= Metadiscourse =

Concept in philosophy of language

In philosophy of language, metadiscourse is the discussion about a discussion, as opposed to a simple discussion about a given topic. The study of metadiscourse helps us recognize and understand how we situate our ideas within writing and speech. This subject is especially prevalent in science writing, where it presents itself in many different forms such as hedges, boosters, and attitude markers. Metadiscourse contained within a written work can be any phrase that is included within a clause or sentence that goes beyond the subject itself, often to examine the purpose of the sentence or a response from the author, usually as an introductory adverbial clause. Metadiscourse often includes phrases such as "frankly," "after all," "on the other hand," "to our surprise," and so on.

Below are some examples of metadiscourse in writing, denoting:
- the writer's intentions: "to sum up," "candidly," "I believe"
- the writer's confidence: "may," "perhaps," "certainly," "must"
- directions to the reader: "note that," "finally," "therefore," "however"
- the structure of the text, including transitions: "first," "second," "finally," "therefore," "however"

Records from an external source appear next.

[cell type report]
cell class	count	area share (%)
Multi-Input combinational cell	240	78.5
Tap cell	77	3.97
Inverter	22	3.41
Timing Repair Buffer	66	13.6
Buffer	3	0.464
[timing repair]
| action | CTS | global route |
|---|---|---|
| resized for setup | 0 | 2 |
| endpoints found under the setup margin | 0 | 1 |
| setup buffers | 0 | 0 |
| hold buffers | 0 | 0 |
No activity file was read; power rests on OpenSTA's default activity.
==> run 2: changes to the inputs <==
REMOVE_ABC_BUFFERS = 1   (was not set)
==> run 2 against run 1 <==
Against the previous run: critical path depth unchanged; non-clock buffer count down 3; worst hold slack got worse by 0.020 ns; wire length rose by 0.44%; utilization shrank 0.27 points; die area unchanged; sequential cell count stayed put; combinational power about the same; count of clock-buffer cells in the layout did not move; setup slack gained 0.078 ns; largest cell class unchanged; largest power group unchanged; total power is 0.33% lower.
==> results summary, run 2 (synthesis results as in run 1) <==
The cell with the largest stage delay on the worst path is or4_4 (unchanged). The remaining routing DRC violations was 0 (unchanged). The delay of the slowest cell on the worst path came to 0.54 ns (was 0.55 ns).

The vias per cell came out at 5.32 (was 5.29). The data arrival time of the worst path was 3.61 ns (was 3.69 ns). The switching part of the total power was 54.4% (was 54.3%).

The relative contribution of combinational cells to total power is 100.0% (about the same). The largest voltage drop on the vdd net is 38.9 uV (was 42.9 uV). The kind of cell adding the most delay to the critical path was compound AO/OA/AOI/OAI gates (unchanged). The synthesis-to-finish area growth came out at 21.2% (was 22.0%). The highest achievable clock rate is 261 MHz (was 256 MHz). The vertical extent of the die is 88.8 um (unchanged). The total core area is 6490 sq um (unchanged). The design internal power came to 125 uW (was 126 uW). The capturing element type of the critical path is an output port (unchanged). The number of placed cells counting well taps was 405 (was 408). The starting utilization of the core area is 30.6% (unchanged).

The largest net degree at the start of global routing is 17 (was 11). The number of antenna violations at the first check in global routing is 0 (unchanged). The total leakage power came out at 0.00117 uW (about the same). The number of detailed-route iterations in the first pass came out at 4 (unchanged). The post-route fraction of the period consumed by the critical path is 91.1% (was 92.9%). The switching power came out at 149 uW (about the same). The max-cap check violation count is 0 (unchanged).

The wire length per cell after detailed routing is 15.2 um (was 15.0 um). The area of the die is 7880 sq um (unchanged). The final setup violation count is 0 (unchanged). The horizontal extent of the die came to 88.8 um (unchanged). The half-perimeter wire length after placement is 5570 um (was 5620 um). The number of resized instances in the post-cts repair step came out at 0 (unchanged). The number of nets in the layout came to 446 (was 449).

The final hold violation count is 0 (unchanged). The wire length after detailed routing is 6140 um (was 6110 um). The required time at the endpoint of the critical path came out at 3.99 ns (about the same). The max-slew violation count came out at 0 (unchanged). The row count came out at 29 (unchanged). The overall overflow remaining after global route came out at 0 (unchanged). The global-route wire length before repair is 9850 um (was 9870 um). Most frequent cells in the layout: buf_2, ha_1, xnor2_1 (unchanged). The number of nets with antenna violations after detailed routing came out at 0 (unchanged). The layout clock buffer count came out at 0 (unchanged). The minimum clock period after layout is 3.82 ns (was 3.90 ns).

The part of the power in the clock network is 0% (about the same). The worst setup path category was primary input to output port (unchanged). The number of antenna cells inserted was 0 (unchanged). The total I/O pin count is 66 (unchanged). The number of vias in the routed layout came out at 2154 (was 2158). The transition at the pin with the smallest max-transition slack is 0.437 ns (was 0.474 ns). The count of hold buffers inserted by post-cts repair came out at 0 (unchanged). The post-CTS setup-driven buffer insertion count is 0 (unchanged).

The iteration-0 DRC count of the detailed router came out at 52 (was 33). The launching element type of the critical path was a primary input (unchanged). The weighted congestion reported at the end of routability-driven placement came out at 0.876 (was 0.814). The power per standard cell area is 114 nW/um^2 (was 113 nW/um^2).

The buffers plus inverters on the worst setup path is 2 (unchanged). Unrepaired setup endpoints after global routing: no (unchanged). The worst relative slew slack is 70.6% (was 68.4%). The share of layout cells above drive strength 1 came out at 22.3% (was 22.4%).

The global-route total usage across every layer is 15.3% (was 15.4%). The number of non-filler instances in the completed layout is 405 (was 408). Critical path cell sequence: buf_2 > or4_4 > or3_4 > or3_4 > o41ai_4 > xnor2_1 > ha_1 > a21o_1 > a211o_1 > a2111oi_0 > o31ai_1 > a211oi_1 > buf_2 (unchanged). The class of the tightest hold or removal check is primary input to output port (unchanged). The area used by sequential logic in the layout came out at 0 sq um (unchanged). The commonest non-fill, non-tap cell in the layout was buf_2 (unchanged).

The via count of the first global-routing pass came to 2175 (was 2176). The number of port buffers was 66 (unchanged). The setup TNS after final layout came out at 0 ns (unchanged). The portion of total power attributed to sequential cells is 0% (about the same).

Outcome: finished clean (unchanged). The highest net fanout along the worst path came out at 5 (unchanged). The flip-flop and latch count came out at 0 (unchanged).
==> config.mk <==
export PLATFORM = sky130hd
export DESIGN_NAME = ioc_front
export DESIGN_NICKNAME = d
export VERILOG_FILES = /design/src/rtl/core/ioc_pkg.sv /design/src/rtl/core/ioc_front.sv
export SDC_FILE = /design/constraint.sdc
export NUM_CORES = 1
export LEC_CHECK = 0
export BUFFER_PORTS_ARGS = -buffer_cell sky130_fd_sc_hd__buf_4
export CAP_MARGIN = 20
export CORE_MARGIN = 2
export CORE_UTILIZATION = 45
export DETAILED_ROUTE_END_ITERATION = 7
export PLACE_DENSITY = 0.73
export SLEW_MARGIN = 20
export SYNTH_ARGS = -nofsm -noshare
export SYNTH_HDL_FRONTEND = slang
export SYNTH_SLANG_ARGS = --single-unit
==> constraint.sdc <==
create_clock -name clk_i -period 4.2 [get_ports clk_i]
set_input_delay 1.26 -clock clk_i [delete_from_list [all_inputs] [get_ports clk_i]]
set_output_delay 1.26 -clock clk_i [all_outputs]
set_load 0.01 [all_outputs]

Joseph M. Williams summed up the use of metadiscourse in expository writing as follows:

Everything you write needs metadiscourse, but too much buries your ideas […] Some teachers and editors urge us to cut all metadiscourse, but everything we write needs some. You have to read with an eye to how good writers in your field use it, then do likewise. There are, however, some types that you can usually cut. [Examples follow.]

== Hedges ==
Hedges are words and phrases that communicate caution to the claim being made within a sentence. Hedge words are removed from the actual subject and rather function as a marker of metadiscourse. These words and phrases ensure that an audience is aware of the writer's distance from the subject they are reporting on. This technique allows writers to maintain the reliability of their work by establishing that their assertions are made to their best knowledge, but could potentially be rebutted. Some examples of metadiscursive hedges are "could," "unlikely," "perhaps," "occasionally," "evidently," "generally," and "many."

== Boosters ==
In writing, a booster is a word or phrase that enhances a point the writer makes. Boosters can be identified by examples such as "certainly," "absolutely," "obviously," "always," and "demonstrate."

== Attitude markers ==
Attitude markers appear when writers signal their feelings towards a subject with certain words or phrases. This type of metadiscourse may show up in writing in the use of words like "unfortunately," "admirably," and "agree."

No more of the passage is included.